The outcome of the decision is consistent with several underlying principles of the tax regime, particularly the need to tax people on their ability to pay and the use of the tax system to achieve horizontal and vertical equity. One of Copthorne’s arguments was that the current approach to the GAAR, in affording a great deal of leeway and flexibility for reassessments in light of the rationale of provisions, undermines another important goal of the tax system: certainty and predictability. Copthorne argued that upholding the Tax Court’s decision amounts to subjecting taxpayers to the “Damoclesian menace of the GAAR.”

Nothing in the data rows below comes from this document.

Background: an optimization exercise with open tools, aiming at small area and a short achievable clock period. Do not read the settings as production practice. Function was checked by simulation only, so behaviour that the tests miss may differ from the original.

Setup of old:
==> flow/design.v <==
package core_pkg;
  localparam int DATA_W     = 32;
  localparam int REG_ADDR_W = 4;
  localparam int NUM_REGS   = 16;
  localparam int IMM_W      = 8;
  typedef enum logic [3:0] {
    OP_EOR = 4'b0001,
    OP_SUB = 4'b0010,
    OP_ADD = 4'b0100,
    OP_TST = 4'b1000,
    OP_TEQ = 4'b1001,
    OP_CMP = 4'b1010,
    OP_ORR = 4'b1100,
    OP_MOV = 4'b1101,
    OP_BIC = 4'b1110,
    OP_MVN = 4'b1111
  } alu_op_e;
  typedef enum logic [3:0] {
    COND_EQ, COND_NE, COND_CS, COND_CC,
    COND_MI, COND_PL, COND_VS, COND_VC,
    COND_HI, COND_LS, COND_GE, COND_LT,
    COND_GT, COND_LE, COND_AL, COND_NV
  } cond_e;
  typedef struct packed {
    logic n;
    logic z;
    logic c;
    logic v;
  } flags_t;
  typedef struct packed {
    logic                  valid;
    cond_e                 cond;
    alu_op_e               op;
    logic                  imm_sel;
    logic                  set_flags;
    logic                  writes_rd;
    logic [REG_ADDR_W-1:0] rn;
    logic [REG_ADDR_W-1:0] rd;
    logic [REG_ADDR_W-1:0] rm;
    logic [IMM_W-1:0]      imm;
  } decoded_t;
  typedef struct packed {
    logic                  valid;
    logic [REG_ADDR_W-1:0] addr;
    logic [DATA_W-1:0]     data;
  } wb_t;
endpackage
`timescale 1ns/1ps
module dp_core (
  input  logic        clk,
  input  logic        nreset,
  input  logic        instr_valid_i,
  input  logic [31:0] instr_i,
  output logic        wb_valid_o,
  output logic [3:0]  wb_addr_o,
  output logic [31:0] wb_data_o,
  output logic [3:0]  flags_o
);
  logic [3:0]  opc, rn, rm, rd;
  logic        imm_sel;
  assign opc     = instr_i[24:21];
  assign rn      = instr_i[19:16];
  assign rd      = instr_i[15:12];
  assign rm      = instr_i[3:0];
  assign imm_sel = instr_i[25];
  logic d_wr, d_setf, d_arith, d_cin, d_inv, d_and, d_or, d_xor;
  always_comb begin
    d_wr = 1'b0; d_setf = 1'b0; d_arith = 1'b0; d_cin = 1'b0; d_inv = 1'b0;
    d_and = 1'b0; d_or = 1'b0; d_xor = 1'b0;
    case (opc)
      4'b0001: begin d_wr = 1'b1; d_setf = instr_i[20]; d_xor = 1'b1; end             
      4'b0010: begin d_wr = 1'b1; d_setf = instr_i[20]; d_arith = 1'b1;               
                     d_cin = 1'b1; d_inv = 1'b1; end
      4'b0100: begin d_wr = 1'b1; d_setf = instr_i[20]; d_arith = 1'b1; end           
      4'b1000: begin d_setf = 1'b1; d_and = 1'b1; end                                 
      4'b1001: begin d_setf = 1'b1; d_xor = 1'b1; end                                 
      4'b1010: begin d_setf = 1'b1; d_arith = 1'b1; d_cin = 1'b1; d_inv = 1'b1; end   
      4'b1100: begin d_wr = 1'b1; d_setf = instr_i[20]; d_or = 1'b1; end              
      4'b1101: begin d_wr = 1'b1; d_setf = instr_i[20]; end                           
      4'b1110: begin d_wr = 1'b1; d_setf = instr_i[20]; d_and = 1'b1; d_inv = 1'b1; end  
      4'b1111: begin d_wr = 1'b1; d_setf = instr_i[20]; d_inv = 1'b1; end             
      default: ;
    endcase
  end
  logic [15:0][31:0] regs;
  logic        wb_v;
  logic [3:0]  wb_a;
  logic [31:0] wb_d;
  logic [15:0] we;
  always_comb begin
    for (int i = 0; i < 16; i++) we[i] = wb_v & (wb_a == i);
  end
  always_ff @(posedge clk) begin
    for (int i = 0; i < 16; i++)
      if (we[i]) regs[i] <= wb_d;
  end
  logic [15:0] sel1, sel2;
  logic        byp1, byp2;
  logic [31:0] op1_d, op2_d;
  always_comb begin
    byp1  = wb_v & (wb_a == rn);
    byp2  = wb_v & (wb_a == rm) & ~imm_sel;
    op1_d = wb_d & {32{byp1}};
    op2_d = {24'b0, instr_i[7:0] & {8{imm_sel}}} | (wb_d & {32{byp2}});
    for (int i = 0; i < 16; i++) begin
      sel1[i] = (rn == i) & ~we[i];
      sel2[i] = (rm == i) & ~we[i] & ~imm_sel;
      op1_d   = op1_d | (regs[i] & {32{sel1[i]}});
      op2_d   = op2_d | (regs[i] & {32{sel2[i]}});
    end
  end
  logic        ex_v;
  logic [3:0]  ex_cond, ex_rd;
  logic        ex_wr, ex_setf, ex_arith, ex_cin, ex_inv, ex_and, ex_or, ex_xor;
  logic        f1_d, f2_d;
  logic [31:0] lres, res;
  logic [31:0] ex_a, ex_b;
  always_ff @(posedge clk) begin
    ex_v     <= nreset & instr_valid_i;
    ex_cond  <= instr_i[31:28];
    ex_rd    <= rd;
    ex_wr    <= d_wr;
    ex_setf  <= d_setf;
    ex_arith <= d_arith;
    ex_cin   <= d_cin;
    ex_inv   <= d_inv;
    ex_and   <= d_and;
    ex_or    <= d_or;
    ex_xor   <= d_xor;
    ex_a     <= f1_d ? res : op1_d;
    ex_b     <= f2_d ? (res ^ {32{d_inv}}) : (op2_d ^ {32{d_inv}});
  end
  logic [3:0]  fl;    
  logic        wr_now;
  logic [31:0] a, b;
  assign a = ex_a;
  assign b = ex_b;
  logic [32:0] sum;
  logic [32:0] pg_g [7];
  logic [32:0] pg_p [7];
  assign pg_g[0] = {a & b, ex_cin};
  assign pg_p[0] = {a ^ b, 1'b0};
  for (genvar l = 0; l < 6; l++) begin : g_ks
    for (genvar i = 0; i < 33; i++) begin : g_bit
      if (i >= (1 << l)) begin : g_op
        assign pg_g[l+1][i] = pg_g[l][i] | (pg_p[l][i] & pg_g[l][i-(1<<l)]);
        assign pg_p[l+1][i] = pg_p[l][i] & pg_p[l][i-(1<<l)];
      end else begin : g_pass
        assign pg_g[l+1][i] = pg_g[l][i];
        assign pg_p[l+1][i] = pg_p[l][i];
      end
    end
  end
  assign sum[31:0] = pg_p[0][32:1] ^ pg_g[6][31:0];
  assign sum[32]   = pg_g[6][32];
  always_comb begin
    if (ex_and)      lres = a & b;
    else if (ex_or)  lres = a | b;
    else if (ex_xor) lres = a ^ b;
    else             lres = b;
  end
  assign res = ex_arith ? sum[31:0] : lres;
  logic [3:0] fl_next;
  assign fl_next[3] = res[31];
  logic [31:0] zc;
  logic        z_add;
  assign zc     = {a[30:0] | b[30:0], ex_cin};
  assign z_add  = ((a ^ b) == zc);
  assign fl_next[2] = ex_arith ? z_add : (lres == 32'b0);
  assign fl_next[1] = ex_arith ? sum[32] : fl[1];
  assign fl_next[0] = ex_arith ? ((a[31] == b[31]) & (sum[31] != a[31])) : fl[0];
  logic pass;
  always_comb begin
    case (ex_cond)
      4'd0:  pass = fl[2];
      4'd1:  pass = ~fl[2];
      4'd2:  pass = fl[1];
      4'd3:  pass = ~fl[1];
      4'd4:  pass = fl[3];
      4'd5:  pass = ~fl[3];
      4'd6:  pass = fl[0];
      4'd7:  pass = ~fl[0];
      4'd8:  pass = fl[1] & ~fl[2];
      4'd9:  pass = ~fl[1] | fl[2];
      4'd10: pass = (fl[3] == fl[0]);
      4'd11: pass = (fl[3] != fl[0]);
      4'd12: pass = ~fl[2] & (fl[3] == fl[0]);
      4'd13: pass = fl[2] | (fl[3] != fl[0]);
      4'd14: pass = 1'b1;
      default: pass = 1'b0;
    endcase
  end
  logic commit;
  assign commit = ex_v & pass;
  assign wr_now = nreset & commit & ex_wr;
  assign f1_d   = wr_now & (ex_rd == rn);
  assign f2_d   = wr_now & (ex_rd == rm) & ~imm_sel;
  always_ff @(posedge clk) begin
    if (!nreset)               fl <= 4'b0;
    else if (commit & ex_setf) fl <= fl_next;
    wb_v <= wr_now;
    wb_a <= ex_rd;
    wb_d <= res;
  end
  assign wb_valid_o = wb_v;
  assign wb_addr_o  = wb_a;
  assign wb_data_o  = wb_d;
  assign flags_o    = fl;
endmodule
clock: 6.5 ns
lec_check: 0
cap_margin: 20
core_margin: 2
core_utilization: 40
setup_slack_margin: 3.5
slew_margin: 20
standard.sh (not shown) runs the stock make flow with config.mk's settings and CLKGATE_MAP_FILE= SYNTH_SCRIPT=/design/flow/synth_recipe.tcl, a recipe that flattens the netlist after the stock synthesis.
==> flow/flow/run.sh <==
#!/bin/bash
# The standard layout, with plain buf_2 port buffers in place of the
# delay cells buffer_ports picks by default
set -euo pipefail
export BUFFER_PORTS_ARGS="-buffer_cell sky130_fd_sc_hd__buf_2"
bash standard.sh > standard_flow.log 2>&1
Looking at the reports, old completed the entire flow and the layout it produced met the timing, DRC and antenna checks.
Here is what was changed in the inputs of new compared with old.
-- flow/design.v --
<<< old, line 87
  logic [3:0]  wb_a;
  logic [31:0] wb_d;
  logic [15:0] we;
  always_comb begin
    for (int i = 0; i < 16; i++) we[i] = wb_v & (wb_a == i);
  end
  always_ff @(posedge clk) begin
    for (int i = 0; i < 16; i++)
      if (we[i]) regs[i] <= wb_d;
  end
  logic [15:0] sel1, sel2;
  logic        byp1, byp2;
  logic [31:0] op1_d, op2_d;
  always_comb begin
    byp1  = wb_v & (wb_a == rn);
    byp2  = wb_v & (wb_a == rm) & ~imm_sel;
    op1_d = wb_d & {32{byp1}};
    op2_d = {24'b0, instr_i[7:0] & {8{imm_sel}}} | (wb_d & {32{byp2}});
    for (int i = 0; i < 16; i++) begin
      sel1[i] = (rn == i) & ~we[i];
      sel2[i] = (rm == i) & ~we[i] & ~imm_sel;
      op1_d   = op1_d | (regs[i] & {32{sel1[i]}});
      op2_d   = op2_d | (regs[i] & {32{sel2[i]}});
    end
  end
  logic        ex_v;
  logic [3:0]  ex_cond, ex_rd;
  logic        ex_wr, ex_setf, ex_arith, ex_cin, ex_inv, ex_and, ex_or, ex_xor;
  logic        f1_d, f2_d;
  logic [31:0] lres, res;
  logic [31:0] ex_a, ex_b;
  always_ff @(posedge clk) begin
>>> new, line 87
  logic [3:0]  wb_a;
  logic [31:0] wb_d;
  always_ff @(posedge clk) begin
    for (int i = 0; i < 16; i++)
      if (wb_v && wb_a == i) regs[i] <= wb_d;
  end
  logic [15:0] sel1, sel2;
  logic [31:0] rd1, rd2;
  always_comb begin
    rd1 = '0;
    rd2 = '0;
    for (int i = 0; i < 16; i++) begin
      sel1[i] = (rn == i);
      sel2[i] = (rm == i);
      rd1 = rd1 | (regs[i] & {32{sel1[i]}});
      rd2 = rd2 | (regs[i] & {32{sel2[i]}});
    end
  end
  logic [31:0] op1_d, op2_d;
  assign op1_d = (wb_v && wb_a == rn) ? wb_d : rd1;
  assign op2_d = (imm_sel ? {24'b0, instr_i[7:0]}
                          : ((wb_v && wb_a == rm) ? wb_d : rd2)) ^ {32{d_inv}};
  logic        ex_v;
  logic [3:0]  ex_cond, ex_rd;
  logic        ex_wr, ex_setf, ex_arith, ex_cin, ex_inv, ex_and, ex_or, ex_xor;
  logic        ex_f1, ex_f2;
  logic [31:0] ex_a, ex_b;
  always_ff @(posedge clk) begin
<<< old, line 128
    ex_or    <= d_or;
    ex_xor   <= d_xor;
    ex_a     <= f1_d ? res : op1_d;
    ex_b     <= f2_d ? (res ^ {32{d_inv}}) : (op2_d ^ {32{d_inv}});
  end
  logic [3:0]  fl;    
  logic        wr_now;
  logic [31:0] a, b;
  assign a = ex_a;
  assign b = ex_b;
  logic [32:0] sum;
  logic [32:0] pg_g [7];
  logic [32:0] pg_p [7];
>>> new, line 124
    ex_or    <= d_or;
    ex_xor   <= d_xor;
    ex_f1    <= wr_now & (ex_rd == rn);
    ex_f2    <= wr_now & (ex_rd == rm) & ~imm_sel;
    ex_a     <= op1_d;
    ex_b     <= op2_d;
  end
  logic [3:0]  fl;    
  logic        wr_now;
  logic [31:0] a, b;
  assign a = ex_f1 ? wb_d : ex_a;
  assign b = ex_f2 ? (wb_d ^ {32{ex_inv}}) : ex_b;
  logic [32:0] sum;
  logic [31:0] lres, res;
  logic [32:0] pg_g [7];
  logic [32:0] pg_p [7];
<<< old, line 194
  assign commit = ex_v & pass;
  assign wr_now = nreset & commit & ex_wr;
  assign f1_d   = wr_now & (ex_rd == rn);
  assign f2_d   = wr_now & (ex_rd == rm) & ~imm_sel;
  always_ff @(posedge clk) begin
    if (!nreset)               fl <= 4'b0;
>>> new, line 193
  assign commit = ex_v & pass;
  assign wr_now = nreset & commit & ex_wr;
  always_ff @(posedge clk) begin
    if (!nreset)               fl <= 4'b0;
==> comparison <==
Pin count of the biggest net entering global routing on new is down relative to old. Compared with old, new shows fmax that has gone down by a few percent. Compared with old, in new number of buffer and inverter stages on the critical path lower, via count higher, final area higher, worst hold slack across all endpoints higher.

==> port drivers added, routing unchanged <==
How much do the figures lean on ideal ports? The routed layouts below were timed once more, with nothing changed but the port constraints.
Step 1 assumes that a clkbuf_16 drives the clock port and a buf_2 every other input.
Step 2, shift: input delay + t, output delay - t, t = (earliest + latest rising clock arrival at the registers) / 2. This alone moves slack from input paths to output paths.
Three values: ideal, step 1, step 2; two values: the first two.
run | t (ns) | setup slack, ns | clock arrival spread, ns | slew at the worst register clock pin (ns) | worst slew at a driven data input, ns
old | 0.696 | 3.403 / 3.423 / 2.727 | 0.029 / 0.029 | 0.07 / 0.07 | 0.09
new | 0.673 | 3.323 / 3.323 / 2.864 | 0.034 / 0.033 | 0.07 / 0.07 | 0.04
After both steps setup and hold are still met in every run listed. For old, which loses most, drivers alone change the setup slack by +0.020 ns; drivers and shift together by -0.676 ns.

The SCC was satisfied that there are adequate safeguards embedded in the analytic framework set out for GAAR to manage effectively the inevitably greater uncertainty. The Court pointed out that GAAR should only be turned to as a last resort and that in order for it to be triggered, there must be an avoidance transaction resulting in a tax benefit. It also highlighted the fact that if a transaction had a secondary tax benefit purpose, it would not engage the GAAR. Furthermore, the imposition of the burden on the Minister “who wishes to overcome the countervailing obligations of consistency and predictability to demonstrate clearly the abuse he alleges” protects taxpayers from the ‘menace’ of the GAAR.

Despite these safeguards, however, in the end the inescapable truth remains: it is relatively straightforward to set out the GAAR scheme. It is much more difficult to apply it.